Kolon geçiş süresinin uzatılabilmesi, su emiliminin arttırılabilmesi, sfinkter
relaksasyonunun önlenmesi veya tonusunun arttırılması amacıyla medikal preparatlar
denenebilir. Pelvik taban kaslarının ve dış anal sfinkterin tonusunu arttırmaya yönelik,
perineal egzersiz ve fizik tedavi programları yaptırılabilir.
Biofeedback tedavi: Güvenli, noninvaziv ve göreceli olarak ucuz bir alternatif
tedavi yöntemidir. İstemli sfinkter aktivitesini ölçmek için hastanın anüsüne balonlu
bir sonda yerleştirilir. Düzenek, işitsel veya görsel uyarı veren bir monütöre bağlanır.

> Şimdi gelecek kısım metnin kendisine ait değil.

<file path="src/rtl/mips_pkg.sv">
// Shared constants and types for the 4-stage MIPS integer core.
package mips_pkg;

    // Primary opcodes (instr[31:26])
    localparam logic [5:0] OP_RTYPE = 6'h00;
    localparam logic [5:0] OP_ADDI  = 6'h08;
    localparam logic [5:0] OP_ORI   = 6'h0D;

    // R-type function codes (instr[5:0])
    localparam logic [5:0] F_ADD = 6'h20;
    localparam logic [5:0] F_SUB = 6'h22;
    localparam logic [5:0] F_AND = 6'h24;
    localparam logic [5:0] F_OR  = 6'h25;
    localparam logic [5:0] F_NOR = 6'h27;
    localparam logic [5:0] F_SLT = 6'h2A;
    localparam logic [5:0] F_SLL = 6'h00;

    // ALU operation selected in ID and carried to EX
    typedef enum logic [3:0] {
        ALU_ADD  = 4'd0,
        ALU_SUB  = 4'd1,
        ALU_AND  = 4'd2,
        ALU_OR   = 4'd3,
        ALU_NOR  = 4'd4,
        ALU_SLT  = 4'd5,
        ALU_SLL  = 4'd6,
        ALU_ZERO = 4'd7
    } alu_op_t;

    // Encoding of the canonical NOP (sll $0,$0,0); also loaded into IF/ID bubbles
    localparam logic [31:0] NOP_INSTR = 32'h0000_0000;

endpackage

</file>
<file path="src/rtl/alu_param.sv">
// Combinational integer ALU of configurable width; arithmetic wraps.
module alu_param
    import mips_pkg::*;
#(
    parameter int DATA_W = 32
) (
    input  logic [DATA_W-1:0] a,
    input  logic [DATA_W-1:0] b,
    input  logic [4:0]        sh,
    input  alu_op_t           op,
    output logic [DATA_W-1:0] y
);

    // Select the operation result; unknown/NOP operations yield zero
    always_comb begin
        y = '0;
        case (op)
            ALU_ADD:  y = a + b;
            ALU_SUB:  y = a - b;
            ALU_AND:  y = a & b;
            ALU_OR:   y = a | b;
            ALU_NOR:  y = ~(a | b);
            ALU_SLT:  y = ($signed(a) < $signed(b)) ? {{(DATA_W-1){1'b0}}, 1'b1} : '0;
            ALU_SLL:  y = b << sh;
            ALU_ZERO: y = '0;
            default:  y = '0;
        endcase
    end

endmodule

</file>
<file path="src/rtl/mips_pipe_core.sv">
// 4-stage (IF, ID, EX, WB) MIPS integer core with EX/WB->EX forwarding,
// write-through register file, global stall and saturating retire counter.
module mips_pipe_core
    import mips_pkg::*;
#(
    parameter int DATA_W = 32,
    parameter int PC_W   = 8,
    parameter int NREG   = 32,
    parameter int CNT_W  = 16
) (
    input  logic              clk,
    input  logic              rst_n,
    output logic [PC_W-1:0]   imem_addr,
    input  logic [31:0]       imem_data,
    input  logic              imem_ready,
    input  logic              stall,
    output logic [DATA_W-1:0] salida,
    output logic              wb_valid,
    output logic [4:0]        wb_reg,
    output logic [CNT_W-1:0]  retired
);

    localparam logic [5:0] NREG_L = 6'(NREG);

    // Architectural and pipeline state
    logic [PC_W-1:0]   pc_r;
    logic [31:0]       ifid_instr_r;
    logic              ifid_valid_r;
    logic              idex_valid_r;
    alu_op_t           idex_alu_r;
    logic [4:0]        idex_rs_r;
    logic [4:0]        idex_rt_r;
    logic [4:0]        idex_dest_r;
    logic              idex_wr_r;
    logic              idex_use_imm_r;
    logic [4:0]        idex_sh_r;
    logic [DATA_W-1:0] idex_a_r;
    logic [DATA_W-1:0] idex_b_r;
    logic [DATA_W-1:0] idex_imm_r;
    logic              exwb_valid_r;
    logic              exwb_wr_r;
    logic [4:0]        exwb_dest_r;
    logic [DATA_W-1:0] exwb_result_r;
    logic [CNT_W-1:0]  retired_r;
    logic [DATA_W-1:0] rf_r [32];

    // Decode and datapath signals
    logic [4:0]        dec_rs_s;
    logic [4:0]        dec_rt_s;
    alu_op_t           dec_alu_s;
    logic [4:0]        dec_dest_s;
    logic              dec_wr_raw_s;
    logic              dec_wr_s;
    logic              dec_use_imm_s;
    logic [DATA_W-1:0] dec_imm_s;
    logic [DATA_W-1:0] rs_val_s;
    logic [DATA_W-1:0] rt_val_s;
    logic              wb_we_s;
    logic              fwd_a_s;
    logic              fwd_b_s;
    logic [DATA_W-1:0] ex_a_s;
    logic [DATA_W-1:0] ex_b_s;
    logic [DATA_W-1:0] ex_y_s;

    assign dec_rs_s = ifid_instr_r[25:21];
    assign dec_rt_s = ifid_instr_r[20:16];

    // Decode opcode/func into ALU op, destination, write enable and immediate
    always_comb begin
        dec_alu_s     = ALU_ZERO;
        dec_dest_s    = 5'd0;
        dec_wr_raw_s  = 1'b0;
        dec_use_imm_s = 1'b0;
        dec_imm_s     = DATA_W'($signed(ifid_instr_r[15:0]));
        case (ifid_instr_r[31:26])
            OP_RTYPE: begin
                dec_dest_s   = ifid_instr_r[15:11];
                dec_wr_raw_s = 1'b1;
                case (ifid_instr_r[5:0])
                    F_ADD:   dec_alu_s = ALU_ADD;
                    F_SUB:   dec_alu_s = ALU_SUB;
                    F_AND:   dec_alu_s = ALU_AND;
                    F_OR:    dec_alu_s = ALU_OR;
                    F_NOR:   dec_alu_s = ALU_NOR;
                    F_SLT:   dec_alu_s = ALU_SLT;
                    F_SLL:   dec_alu_s = ALU_SLL;
                    default: begin
                        dec_alu_s    = ALU_ZERO;
                        dec_wr_raw_s = 1'b0;
                    end
                endcase
            end
            OP_ADDI: begin
                dec_alu_s     = ALU_ADD;
                dec_dest_s    = dec_rt_s;
                dec_wr_raw_s  = 1'b1;
                dec_use_imm_s = 1'b1;
            end
            OP_ORI: begin
                dec_alu_s     = ALU_OR;
                dec_dest_s    = dec_rt_s;
                dec_wr_raw_s  = 1'b1;
                dec_use_imm_s = 1'b1;
                dec_imm_s     = DATA_W'(ifid_instr_r[15:0]);
            end
            default: begin
                dec_alu_s    = ALU_ZERO;
                dec_wr_raw_s = 1'b0;
            end
        endcase
    end

    // $0 and unimplemented registers are never written, so they never forward either
    assign dec_wr_s = dec_wr_raw_s && (dec_dest_s != 5'd0) && ({1'b0, dec_dest_s} < NREG_L);
    assign wb_we_s  = exwb_valid_r && exwb_wr_r && !stall;

    // Register file read with write-through of the same-cycle WB write
    always_comb begin
        rs_val_s = '0;
        rt_val_s = '0;
        if (dec_rs_s == 5'd0 || {1'b0, dec_rs_s} >= NREG_L) begin
            rs_val_s = '0;
        end else if (wb_we_s && exwb_dest_r == dec_rs_s) begin
            rs_val_s = exwb_result_r;
        end else begin
            rs_val_s = rf_r[dec_rs_s];
        end
        if (dec_rt_s == 5'd0 || {1'b0, dec_rt_s} >= NREG_L) begin
            rt_val_s = '0;
        end else if (wb_we_s && exwb_dest_r == dec_rt_s) begin
            rt_val_s = exwb_result_r;
        end else begin
            rt_val_s = rf_r[dec_rt_s];
        end
    end

    // EX operand selection: forward the EX/WB result over stale ID/EX values
    always_comb begin
        fwd_a_s = exwb_valid_r && exwb_wr_r && (exwb_dest_r != 5'd0) && (exwb_dest_r == idex_rs_r);
        fwd_b_s = exwb_valid_r && exwb_wr_r && (exwb_dest_r != 5'd0) && (exwb_dest_r == idex_rt_r);
        ex_a_s  = fwd_a_s ? exwb_result_r : idex_a_r;
        if (idex_use_imm_r) begin
            ex_b_s = idex_imm_r;
        end else if (fwd_b_s) begin
            ex_b_s = exwb_result_r;
        end else begin
            ex_b_s = idex_b_r;
        end
    end

    alu_param #(.DATA_W(DATA_W)) u_alu (
        .a  (ex_a_s),
        .b  (ex_b_s),
        .sh (idex_sh_r),
        .op (idex_alu_r),
        .y  (ex_y_s)
    );

    // Advance PC and the three pipeline registers unless stalled
    always_ff @(posedge clk or negedge rst_n) begin
        if (!rst_n) begin
            pc_r           <= '0;
            ifid_instr_r   <= NOP_INSTR;
            ifid_valid_r   <= 1'b0;
            idex_valid_r   <= 1'b0;
            idex_alu_r     <= ALU_ZERO;
            idex_rs_r      <= 5'd0;
            idex_rt_r      <= 5'd0;
            idex_dest_r    <= 5'd0;
            idex_wr_r      <= 1'b0;
            idex_use_imm_r <= 1'b0;
            idex_sh_r      <= 5'd0;
            idex_a_r       <= '0;
            idex_b_r       <= '0;
            idex_imm_r     <= '0;
            exwb_valid_r   <= 1'b0;
            exwb_wr_r      <= 1'b0;
            exwb_dest_r    <= 5'd0;
            exwb_result_r  <= '0;
        end else if (!stall) begin
            if (imem_ready) begin
                pc_r         <= pc_r + {{(PC_W-1){1'b0}}, 1'b1};
                ifid_instr_r <= imem_data;
                ifid_valid_r <= 1'b1;
            end else begin
                ifid_instr_r <= NOP_INSTR;
                ifid_valid_r <= 1'b0;
            end
            idex_valid_r   <= ifid_valid_r;
            idex_alu_r     <= dec_alu_s;
            idex_rs_r      <= dec_rs_s;
            idex_rt_r      <= dec_rt_s;
            idex_dest_r    <= dec_dest_s;
            idex_wr_r      <= ifid_valid_r && dec_wr_s;
            idex_use_imm_r <= dec_use_imm_s;
            idex_sh_r      <= ifid_instr_r[10:6];
            idex_a_r       <= rs_val_s;
            idex_b_r       <= rt_val_s;
            idex_imm_r     <= dec_imm_s;
            exwb_valid_r   <= idex_valid_r;
            exwb_wr_r      <= idex_valid_r && idex_wr_r;
            exwb_dest_r    <= idex_valid_r ? idex_dest_r : 5'd0;
            exwb_result_r  <= idex_valid_r ? ex_y_s : '0;
        end
    end

    // Register file write from WB, once per instruction as it leaves the stage
    always_ff @(posedge clk or negedge rst_n) begin
        if (!rst_n) begin
            for (int i = 0; i < 32; i++) begin
                rf_r[i] <= '0;
            end
        end else if (wb_we_s) begin
            rf_r[exwb_dest_r] <= exwb_result_r;
        end
    end

    // Count valid instructions leaving WB, saturating at all-ones
    always_ff @(posedge clk or negedge rst_n) begin
        if (!rst_n) begin
            retired_r <= '0;
        end else if (!stall && exwb_valid_r && (retired_r != {CNT_W{1'b1}})) begin
            retired_r <= retired_r + {{(CNT_W-1){1'b0}}, 1'b1};
        end
    end

    assign imem_addr = pc_r;
    assign salida    = exwb_result_r;
    assign wb_valid  = exwb_valid_r && exwb_wr_r;
    assign wb_reg    = exwb_dest_r;
    assign retired   = retired_r;

endmodule
</file>
<file path="config.mk">
export PLATFORM = sky130hd
export DESIGN_NAME = mips_pipe_core
export DESIGN_NICKNAME = d
export VERILOG_FILES = /design/src/rtl/mips_pkg.sv /design/src/rtl/alu_param.sv /design/src/rtl/mips_pipe_core.sv
export SDC_FILE = /design/constraint.sdc
export NUM_CORES = 2
export LEC_CHECK = 0
export CAP_MARGIN = 30
export CORE_MARGIN = 2
export CORE_UTILIZATION = 35
export CTS_CLUSTER_DIAMETER = 60
export DETAILED_ROUTE_END_ITERATION = 8
export SLEW_MARGIN = 20
export SYNTH_ARGS = -nofsm -noshare
export SYNTH_HDL_FRONTEND = slang
export SYNTH_SLANG_ARGS = --single-unit
</file>
<file path="constraint.sdc">
create_clock -name clk -period 12.2 [get_ports clk]
set_input_delay 3.66 -clock clk [delete_from_list [all_inputs] [get_ports clk]]
set_output_delay 3.66 -clock clk [all_outputs]
set_load 0.01 [all_outputs]
</file>
# Word level (Yosys, flattened, before mapping)
# Index checks and enable logic that the tools add are counted.
# op_classes
reduce_logical	24
n_shift	1
n_mul	0
bitwise_logic	7
eq_ne	19
order_cmp	5
add_sub_neg	4
n_mux	29
div	0
# ops
cell	n
$bwmux 1024	1
$mux 32	15
$bmux 32 s5	2
$pmux 32 s7	1
$demux 32 s5	1
$eq 6x6->1 const B	6
$add 32x32->32	1
$and 32x32->32	1
$lt 32x32->1	1
$not 32->32	1
$or 32x32->32	1
$shl 32x5->32	1
$sub 32x32->32	1
$pmux 3 s7	1
$eq 5x5->1	4
$ge 6x6->1 const B	3
$not 5->6	3
$add 16x1->16 const B	1
$ne 16x16->1 const B	1
$logic_and 1x1->1	13
$eq 4x3->1 const B	3
$eq 6x4->1 const B	2
$logic_not 6->1	2
$pmux 4 s3	1
16 further kinds	22
# totals
memories	0
rom_bits	0
out_inout_bits	62
elab_cells	140
in_bits	36
mem_bits_rw	0
latch_bits	0
register_bits	1243

# Logic depth before layout (Yosys ltp)
# depth
depth_word	9
mapped_depth	23
depth_no_buf	18

# By module
# From an unflattened synthesis, not the netlist that was laid out.
# unflattened
hier_cells	5422
hier_area_um2	70196.1
# modules_own_cells
module	instances	cells_per_inst	seq_area_each_um2	area_each_um2
mips_pipe_core	1	4459	30583.1	63564.7
alu_param	1	963	0.0	6631.4

# Least setup slack after synthesis
# OpenSTA, ideal clock, no wires.
# synth_path
path_type	input port to flip-flop
from	input port stall
to	register rf_r[100] (netlist bit)
required_ns	12.075
path_slack_ns	6.684
arrival_time_ns	5.392
cell_stages	7
setup_time_ns	0.125
cell_sequence	nor2b_1 nand2_1 or3_1 clkbuf_1 nor2_1 clkbuf_1 mux2_2
# synth_via
elab_chain_len	2
# synth_lines
item	line_no	rtl
start: declaration	mips_pipe_core.sv:16	input logic stall,
$logic_not 1->1	mips_pipe_core.sv:115	assign wb_we_s = exwb_valid_r && exwb_wr_r && !stall;
$logic_and 1x1->1	mips_pipe_core.sv:115	
end signal: indexed assignment	mips_pipe_core.sv:214	rf_r[exwb_dest_r] <= exwb_result_r;
end: declaration	mips_pipe_core.sv:45	logic [DATA_W-1:0] rf_r [32];
# Every way passes these cells.
# A chain may end at the register's enable or synchronous reset.

# Final worst setup path
# layout_path
from	register exwb_dest_r[2], in the netlist wb_reg[2]
to	register exwb_result_r[0], in the netlist salida[0]
# layout_via
elab_chain_len	9
elab_cells_between_ends	19
classes_between	2 x add/sub; 1 x order compare; 2 x eq/ne; 1 x shift; 6 x mux; 3 x bitwise; 4 x reduce/logical
# layout_lines
item	line_no	rtl
start: declaration	mips_pipe_core.sv:42	logic [4:0] exwb_dest_r;
start signal: assignment	mips_pipe_core.sv:202	exwb_dest_r <= idex_valid_r ? idex_dest_r : 5'd0;
$reduce_bool 5->1	mips_pipe_core.sv:139, mips_pipe_core.sv:140	
$logic_and 1x1->1	mips_pipe_core.sv:139, mips_pipe_core.sv:140	
$logic_and 1x1->1	mips_pipe_core.sv:140	fwd_b_s = exwb_valid_r && exwb_wr_r && (exwb_dest_r != 5'd0) && (exwb_dest_r == idex_rt_r);
$mux 32	mips_pipe_core.sv:144	end else if (fwd_b_s) begin
$mux 32	mips_pipe_core.sv:142	if (idex_use_imm_r) begin
$lt 32x32->1 or $or 32x32->32 (tied branches)	alu_param.sv:23, alu_param.sv:21, alu_param.sv:22	
$mux 1 or $not 32->32 (tied branches)	alu_param.sv:23, alu_param.sv:22	
$pmux 32 s7 (*)	alu_param.sv:17	case (op)
$mux 32 (*)	mips_pipe_core.sv:203	exwb_result_r <= idex_valid_r ? ex_y_s : '0;
end signal: assignment	mips_pipe_core.sv:203	
end: declaration	mips_pipe_core.sv:43	logic [DATA_W-1:0] exwb_result_r;
# Every way passes the cells marked *; elsewhere a longest branch is shown, timed or not.

==> flow_summary_export.csv <==
group,metric,value,unit
floorplanning,fp.coreArea,200000,µm²
cells_and_area,post_layout_nets,5407,
floorplanning,chipHeight,453,µm
setup_path,critical_path_arrival,7.49,ns
routing,totalWireLength,232,mm
status,outcome,"finished clean",
cells_and_area,largest_register_ff_count,1024,
timing,timing.final.crit_period,6.84,ns
grt,maximum_number_of_pins_on_one_net_before_global_route_repair,179,
grt,gr-total-overflow,0,
synthesis,synthDominantCellAreaShare,0.432,
cells_and_area,area_delta_synth_final,12.4,%
routing,wl_per_cell,28.9,µm
synthesis,netlist-cell-type-count,86,
timing,finalSetupViolations,0,
timing,tightestPinTransition,1.08,ns
cells_and_area,layout.filler_cells,18700,
synthesis,fraction_of_the_yosys_area_taken_by_sequential_cells,0.433,
floorplanning,die_area,206000,µm²
floorplanning,start_util,0.353,
floorplanning,die_w,453,µm
grt,first_global_vias,49400,
clocking,ctsResizeCount,0,
cells_and_area,largest-register,"rf_r",
clocking,cts.sink_count,1222,
clocking,cts.reportedPaths.clkPinSlew,0.06,ns
timing,final.period_utilization,0.560,
routing,avgViaCountPerCell,6.07,
clocking,clockRootBuffer,"clkbuf_16",
routing,drt_pre_antenna_iters,7,
setup_path,regToRegStartpoint,"wb_reg[2]$_DFFE_PN0N_",
grt,grt_first_pass_wirelength,344,mm
synthesis,synth_edf_count,0,
clocking,cts_made_buffers,144,
min_path,hold-path-cell-count,1,
timing,hold_viol_final,0,
timing,setup_tns,0,ns
grt,grt_util_all_layers,0.224,
timing,fmaxAchievable,0.146,GHz
power_and_ir_drop,vdd_ir_drop_max,95.1,µV
setup_path,worst_r2r_endpoint,"salida[0]$_DFFE_PN0N_",
place,preCtsSetupSlack,5.01,ns
synthesis,synth_top_cell_by_area,"dfrtp_1",
clocking,cts_max_path_buffers,3,
synthesis,syn_nets,5572,
cells_and_area,final_util,0.397,
setup_path,cp_data_required_time,12.86,ns
routing,num_vias,48800,
routing,dr.first_iter.drc_count,4590,
synthesis,post_synth_most_frequent_cells,"1219 x dfrtp_1, 1099 x mux2_2, 555 x mux4_2",
synthesis,most_instantiated_flip_flop_cell_in_the_synthesis_netlist,"dfrtp_1",
synthesis,synth.ff_latch_count,1222,
synthesis,synth.top_cells.by_area,"dfrtp_1 43%, mux4_2 18%, mux2_2 18%",
clocking,cts_hold_repair.buffers,0,
setup_path,timing.critical_path.fanout_max,29,
synthesis,synthesis.area,70700,µm²
timing,timing_max_transition_violations_final,0,
clocking,cts-htree-levels,4,
timing,max-slew-margin-rel,0.280,
setup_path,crit_path_end_kind,"flop",
clocking,tritoncts,"done",
timing,finalWorstSetupSlack,5.36,ns
grt,antenna_found_initial,7,
setup_path,rrSetupSlack,5.36,ns
place,place.port_buffers,97,
place,hpwlAfterDp,143,mm
routing,postRouteAntennaNets,0,
setup_path,start_kind,"flop",
floorplanning,floorplan.io_pins,98,
clocking,clk-insertion-delay-late,0.81,ns
timing,setup_repair_after_global_routing_missed_its_margin,"false",
synthesis,post_synthesis_async_set_or_reset_flop_share,1.00,
clocking,post_cts_buffers,0,
floorplanning,floorplan.rows,164,
power_and_ir_drop,power_density,130,nW/µm²
routing,route.detailed.drc,0,
job,max-cap-violations,0,
min_path,hold_end,"imem_addr[7]$_DFFE_PN0P_",
synthesis,syn-mean-instance-area,13.0,µm²
min_path,worst_hold_path_type,"reg2reg",
place,gpl.final_weighted_congestion,0.953,
setup_path,worst_r2r_path_depth,16,
synthesis,yosysMostFrequentCell,"dfrtp_1",
min_path,min_from,"imem_addr[7]$_DFFE_PN0P_",
synthesis,synthesis.instances,5419,
power_and_ir_drop,power.static_leakage,35.0,nW
timing,finClkSkew,0.0314,ns
setup_path,timing_worst_setup_path_type,"reg2reg",
cells_and_area,post_route_cells_drive_above_1_share,0.393,
synthesis,yosys_warnings,0,
how the worst max path moves through the flow:
| stage | startpoint | end | slack (ns) | depth (start not counted) |
|---|---|---|---|---|
| floorplan | stall | rf_r[100]$_DFFE_PN0P_ | 6.68 | 7 |
| global placement | stall | rf_r[953]$_DFFE_PN0P_ | 4.78 | 6 |
| global route | wb_reg[0]$_DFFE_PN0N_ | salida[0]$_DFFE_PN0N_ | 5.09 | 19 |
| detailed placement | stall | rf_r[1020]$_DFFE_PN0P_ | 5.01 | 7 |
| CTS | wb_reg[0]$_DFFE_PN0N_ | salida[0]$_DFFE_PN0N_ | 5.46 | 19 |
| finish | wb_reg[2]$_DFFE_PN0N_ | salida[0]$_DFFE_PN0N_ | 5.36 | 16 |
per-stage QoR:
stage                     hold WS [ns]  instance area (µm²)  power (W)  cells
final                            0.480                79500     0.0103   8032
after global routing             0.497                79500     0.0107   8031
after CTS                        0.486                79300     0.0104   8023
after detailed placement         0.473                74400    0.00589   7759
after global placement           0.467                74400    0.00588   7755
after floorplan                  0.445                70700    0.00526   5419
kinds of logic (layout without fill, tap and decap cells):
| logic type | after synthesis | after routing | share of synthesized area |
|---|---|---|---|
| AOI/OAI and AO/OA | 793 | 793 | 0.0781 |
| xor gates and xnor gates | 68 | 68 | 0.00853 |
| adders and majority gates | 117 | 117 | 0.0209 |
| buffers and inverters | 663 | 616 | 0.0358 |
| DFF | 1222 | 1222 | 0.433 |
| muxes | 1849 | 1849 | 0.380 |
| other | 0 | 4 | 0 |
| and+or+nand+nor | 707 | 707 | 0.0445 |
placed cells by master, fill, tap and decap left out, types with 10 or more instances in the layout:
cell and count:
dfrtp_1 1206, clkbuf_8 32, mux2i_1 195, clkbuf_1 33
nand3_1 38, nor4_1 11, nand2b_1 24, o211ai_1 25
inv_1 111, nor2_1 262, nor2_4 17, a211oi_1 29
ha_1 115, mux2_2 1099, nand4_1 17, clkbuf_16 148
o221ai_1 10, xnor2_1 46, and2_1 15, clkinv_2 17
o21ai_0 153, a21o_1 22, a21oi_1 177, a221oi_1 110
mux4_2 555, xor2_1 21, a22oi_1 24, o21a_1 13
and3_1 16, o22ai_1 18, buf_4 120, nor3_1 33
buf_12 13, clkdlybuf4s50_1 95, a31oi_1 16, nand2_1 202
dfrtp_4 10, a22o_1 80
metal layers:
layer | global-route usage | routed length (µm)
met1 | 0.296 | 95900
met2 | 0.359 | 110000
met4 | 0.101 | 10400
met3 | 0.0423 | 15700
met5 | 0 | 0
power by group:
part	switching, W	total (W)	internal (W)
Combinational	0.00107	0.00164	0.000568
Clock	0.00182	0.00445	0.00263
Sequential	0.0000912	0.00421	0.00412
Total	0.00298	0.0103	0.00732
final cells by class:
cell class / instances / area [µm²] / area share
diodes: 4 / 10.0 / 0.000126
clock buffers: 212 / 4250 / 0.0535
clock inverters: 52 / 643 / 0.00809
inverters: 114 / 428 / 0.00538
multi-input cells: 3534 / 37900 / 0.476
flip-flops and latches: 1222 / 30600 / 0.385
well taps: 2656 / 3320 / 0.0418
repair buffers: 238 / 2340 / 0.0294
critical path, cell delays in order, from the launching register on:
cell and delay, ns:
dfrtp_1 0.36, buf_4 0.24, or3_4 0.52, o311a_1 0.48
nand2_2 0.65, mux2i_1 0.53, a21oi_1 0.29, ha_1 0.44
or3_1 0.40, or3_1 0.37, a31oi_1 0.37, a221o_1 0.22
a31oi_1 0.08, a2111oi_0 0.91, o211ai_1 0.29, a21oi_1 0.34
o211ai_1 0.15
(Power assumes the default switching activity.)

Hasta sfinkterini kasıp, anal basıncı arttırdığında oluşan uyarı gözlenir. Böylece
hastanın bu yanıtı geliştirmesi için egzersiz yapmasına olanak sağlanmış olur. Egzersiz
ile eksternal anal sfinkter tonusunun arttırılması, rektal duyumun geliştirilmesi ve
rektal distansiyona karşı sfinkter yanıtının artması sağlanır. Başarı; hasta motivasyonu,
rektal duyu kapasitesinin varlığı ve kasılabilen sfinkter varlığı ile koroledir. Sfinkter
simetrisi ve rektal kapasitenin korunduğu vakalarda başarı oranı %60’lara
ulaşmaktadır12, 18, 25, 34, 46, 50, 51, 54.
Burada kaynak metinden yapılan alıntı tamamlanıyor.